APOL1 risk variants induce metabolic reprogramming of podocytes in patient-derived kidney organoids.

Abstract

Carriers of two apolipoprotein L1 gene risk variants (RVs), termed G1 and G2, are at increased risk for chronic kidney disease. This study utilized induced pluripotent stem cells (iPSCs) derived from two patients homozygous for G1 and G2 to model human apolipoprotein L1 (APOL1)-mediated kidney disease (AMKD) in kidney organoids. Single-cell transcriptomic analysis and immunofluorescence imaging showed APOL1 upregulation in podocytes after interferon-gamma (IFN-γ) treatment.
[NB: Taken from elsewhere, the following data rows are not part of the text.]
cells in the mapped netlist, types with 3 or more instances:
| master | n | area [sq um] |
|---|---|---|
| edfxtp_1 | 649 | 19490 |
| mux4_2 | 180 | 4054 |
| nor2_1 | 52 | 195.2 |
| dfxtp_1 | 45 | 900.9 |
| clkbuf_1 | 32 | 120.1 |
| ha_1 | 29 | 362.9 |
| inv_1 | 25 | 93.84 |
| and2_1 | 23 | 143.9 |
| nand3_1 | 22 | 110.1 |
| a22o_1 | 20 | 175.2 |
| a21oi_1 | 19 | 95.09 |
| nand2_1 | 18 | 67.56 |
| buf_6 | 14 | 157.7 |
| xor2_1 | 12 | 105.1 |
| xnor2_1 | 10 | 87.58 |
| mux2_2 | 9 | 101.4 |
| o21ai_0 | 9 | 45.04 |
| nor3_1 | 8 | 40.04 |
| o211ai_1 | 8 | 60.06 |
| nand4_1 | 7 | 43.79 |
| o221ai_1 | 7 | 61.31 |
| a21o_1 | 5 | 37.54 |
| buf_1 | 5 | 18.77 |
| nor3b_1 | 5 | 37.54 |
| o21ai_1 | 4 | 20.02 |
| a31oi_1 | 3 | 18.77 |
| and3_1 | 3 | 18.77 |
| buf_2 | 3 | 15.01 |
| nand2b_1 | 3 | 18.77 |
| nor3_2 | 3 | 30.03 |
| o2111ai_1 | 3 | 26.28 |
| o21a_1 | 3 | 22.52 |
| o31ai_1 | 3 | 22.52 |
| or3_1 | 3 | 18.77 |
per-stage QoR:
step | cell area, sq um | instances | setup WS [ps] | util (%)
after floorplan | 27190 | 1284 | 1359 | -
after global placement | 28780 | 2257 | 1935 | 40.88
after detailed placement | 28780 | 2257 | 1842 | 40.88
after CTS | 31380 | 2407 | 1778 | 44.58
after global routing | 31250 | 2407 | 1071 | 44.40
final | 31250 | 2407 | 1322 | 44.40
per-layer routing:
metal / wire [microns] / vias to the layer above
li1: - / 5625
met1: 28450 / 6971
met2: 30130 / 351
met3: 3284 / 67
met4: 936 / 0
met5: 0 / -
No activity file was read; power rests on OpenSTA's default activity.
## config.mk

```make
export PLATFORM = sky130hd
export DESIGN_NAME = mbps_front_flat
export DESIGN_NICKNAME = d
export VERILOG_FILES = /design/src/hdl/mbps_pkg.sv /design/src/hdl/mbps_if.sv /design/src/hdl/mbps_front.sv /design/src/flat_wrapper.sv
export SDC_FILE = /design/constraint.sdc
export NUM_CORES = 1
export LEC_CHECK = 0
export ABC_CLOCK_PERIOD_IN_PS = 15400
export CAP_MARGIN = 20
export CORE_MARGIN = 3
export CORE_UTILIZATION = 50
export CTS_CLUSTER_DIAMETER = 120
export DETAILED_ROUTE_END_ITERATION = 10
export DONT_BUFFER_PORTS = 1
export GPL_TIMING_DRIVEN = 0
export REMOVE_ABC_BUFFERS = 1
export SYNTH_ARGS = -nofsm -noshare
export SYNTH_HDL_FRONTEND = slang
export SYNTH_SLANG_ARGS = --single-unit
```

## constraint.sdc

```tcl
create_clock -name clk -period 15.4 [get_ports clk]
set_clock_uncertainty 0.15 [all_clocks]
set_input_delay 0.77 -clock clk [delete_from_list [all_inputs] [get_ports clk]]
set_output_delay 0.77 -clock clk [all_outputs]
set_load 0.01 [all_outputs]
```
===== src/design/ugat_scaler.sv =====
// Divides the registered drive product by 1000 and clamps it to the power limit.
// Depends on ugat_pkg.
module ugat_scaler import ugat_pkg::*; (
  input  logic               sat,
  input  logic [LOW_W-1:0]   prod_low,
  output logic [POWER_W-1:0] power
);

  localparam int WIDE_W = LOW_W + RECIP_W;

  logic [WIDE_W-1:0] wide;

  always_comb begin
    wide  = {{RECIP_W{1'b0}}, prod_low} * {{LOW_W{1'b0}}, RECIP_K};
    power = sat ? POWER_MAX : wide[RECIP_SHIFT +: POWER_W];
  end

endmodule


===== src/design/ultimate_gain_autotuner_core.sv =====
// Top level of the ultimate gain autotuner: three-stage stream pipeline.
// Depends on ugat_pkg, ugat_tracker and ugat_scaler.
//
//   channel  dir  fields (lowest bit first)
//   s_axis   in   tdata: temp_now[15:0], target_temp[31:16], tick_time[47:32]
//   m_axis   out  tdata: heater_power[9:0], ultimate_gain[33:10], ultimate_period[65:34]
//                 tuser: tuning_done
//   cfg_wr   in   initial_gain, also loads the running gain
//
// One word per cycle sustained while the output is ready; a taken word passes through
// one register each for the input, the gain multiply and the divide by 1000, in that
// order, before it is presented on the output.
// Synchronous reset empties all stages and restores the tracker state.
// A stalled output holds its word while earlier stages keep filling behind it.
module ultimate_gain_autotuner_core import ugat_pkg::*; (
  input  logic              clk,
  input  logic              rst,
  input  logic              cfg_wr_en,
  input  logic [GAIN_W-1:0] cfg_wr_data,
  input  logic              s_axis_tvalid,
  output logic              s_axis_tready,
  input  logic [47:0]       s_axis_tdata,   // temp_now, target_temp, tick_time
  output logic              m_axis_tvalid,
  input  logic              m_axis_tready,
  output logic [71:0]       m_axis_tdata,   // heater_power, ultimate_gain, ultimate_period
  output logic [0:0]        m_axis_tuser    // tuning_done
);

  // Stage 1: input register.
  logic                     v1;
  logic signed [TEMP_W-1:0] temp1;
  logic signed [TEMP_W-1:0] target1;
  logic [TICK_W-1:0]        tick1;
  // Stage 2: product register.
  logic                     v2;
  logic                     sat2;
  logic [LOW_W-1:0]         low2;
  tune_res_t                res2;
  // Stage 3: output register.
  logic                     v3;
  logic [POWER_W-1:0]       power3;
  tune_res_t                res3;

  logic                     adv1;
  logic                     adv2;
  logic                     take;
  logic [GAIN_W-1:0]        gain;
  tune_res_t                res1;
  logic [DIFF_W-1:0]        diff;
  logic [PROD_W-1:0]        prod;
  logic [POWER_W-1:0]       power2;

  assign adv2 = v2 && (!v3 || m_axis_tready);
  assign adv1 = v1 && (!v2 || adv2);
  assign s_axis_tready = !v1 || adv1;
  assign take = s_axis_tvalid && s_axis_tready;

  ugat_tracker u_tracker (
    .clk         (clk),
    .rst         (rst),
    .cfg_wr_en   (cfg_wr_en),
    .cfg_wr_data (cfg_wr_data),
    .adv         (adv1),
    .temp_now    (temp1),
    .target_temp (target1),
    .tick_time   (tick1),
    .gain        (gain),
    .res         (res1)
  );

  // The difference only matters when positive, where it fits in 16 unsigned bits.
  always_comb begin
    diff = (temp1 < target1) ? DIFF_W'(target1 - temp1) : '0;
    prod = {{DIFF_W{1'b0}}, gain} * {{GAIN_W{1'b0}}, diff};
  end

  ugat_scaler u_scaler (
    .sat      (sat2),
    .prod_low (low2),
    .power    (power2)
  );

  always_ff @(posedge clk) begin
    if (rst) begin
      v1 <= 1'b0;
      v2 <= 1'b0;
      v3 <= 1'b0;
    end else begin
      if (take) begin
        v1 <= 1'b1;
      end else if (adv1) begin
        v1 <= 1'b0;
      end
      if (adv1) begin
        v2 <= 1'b1;
      end else if (adv2) begin
        v2 <= 1'b0;
      end
      if (adv2) begin
        v3 <= 1'b1;
      end else if (m_axis_tready) begin
        v3 <= 1'b0;
      end
    end
  end

  always_ff @(posedge clk) begin
    if (take) begin
      temp1   <= s_axis_tdata[15:0];
      target1 <= s_axis_tdata[31:16];
      tick1   <= s_axis_tdata[47:32];
    end
    if (adv1) begin
      sat2 <= (prod >= SAT_PRODUCT);
      low2 <= prod[LOW_W-1:0];
      res2 <= res1;
    end
    if (adv2) begin
      power3 <= power2;
      res3   <= res2;
    end
  end

  assign m_axis_tvalid = v3;
  assign m_axis_tdata  = {6'd0, res3.uperiod, res3.ugain, power3};
  assign m_axis_tuser  = res3.done;

`ifndef SYNTHESIS
  a_power_range: assert property (@(posedge clk) disable iff (rst)
    m_axis_tvalid |-> (m_axis_tdata[9:0] <= POWER_MAX))
    else $error("heater power above limit");

  a_idle_results_zero: assert property (@(posedge clk) disable iff (rst)
    (m_axis_tvalid && !m_axis_tuser[0]) |-> (m_axis_tdata[71:10] == '0))
    else $error("tuning results nonzero on a word without completion");

  a_ready_when_out_empty: assert property (@(posedge clk) disable iff (rst)
    !m_axis_tvalid |-> s_axis_tready)
    else $error("input stalled with empty output stage");

  a_pipe_advance: assert property (@(posedge clk) disable iff (rst)
    (v2 && !v3) |=> v3)
    else $error("product stage failed to move into empty output stage");
`endif

endmodule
Transcriptomics and spatial dynamic metabolomics demonstrated a significant reduction in oxidative phosphorylation and tricarboxylic acid (TCA) cycle activity, along with upregulation of glycolysis and hypoxia signaling in RV podocytes. Isolated RV glomeruli exhibited no increase in maximal respiration rate following IFN-γ treatment, while iPSC-derived RV podocytes displayed a reduced number of mitochondrial branches and shorter branch length. This model presents early metabolic reprogramming of RV podocytes upon inflammatory injury and compelling evidence that mitochondrial dysfunction plays a pivotal role in the early pathophysiology of AMKD.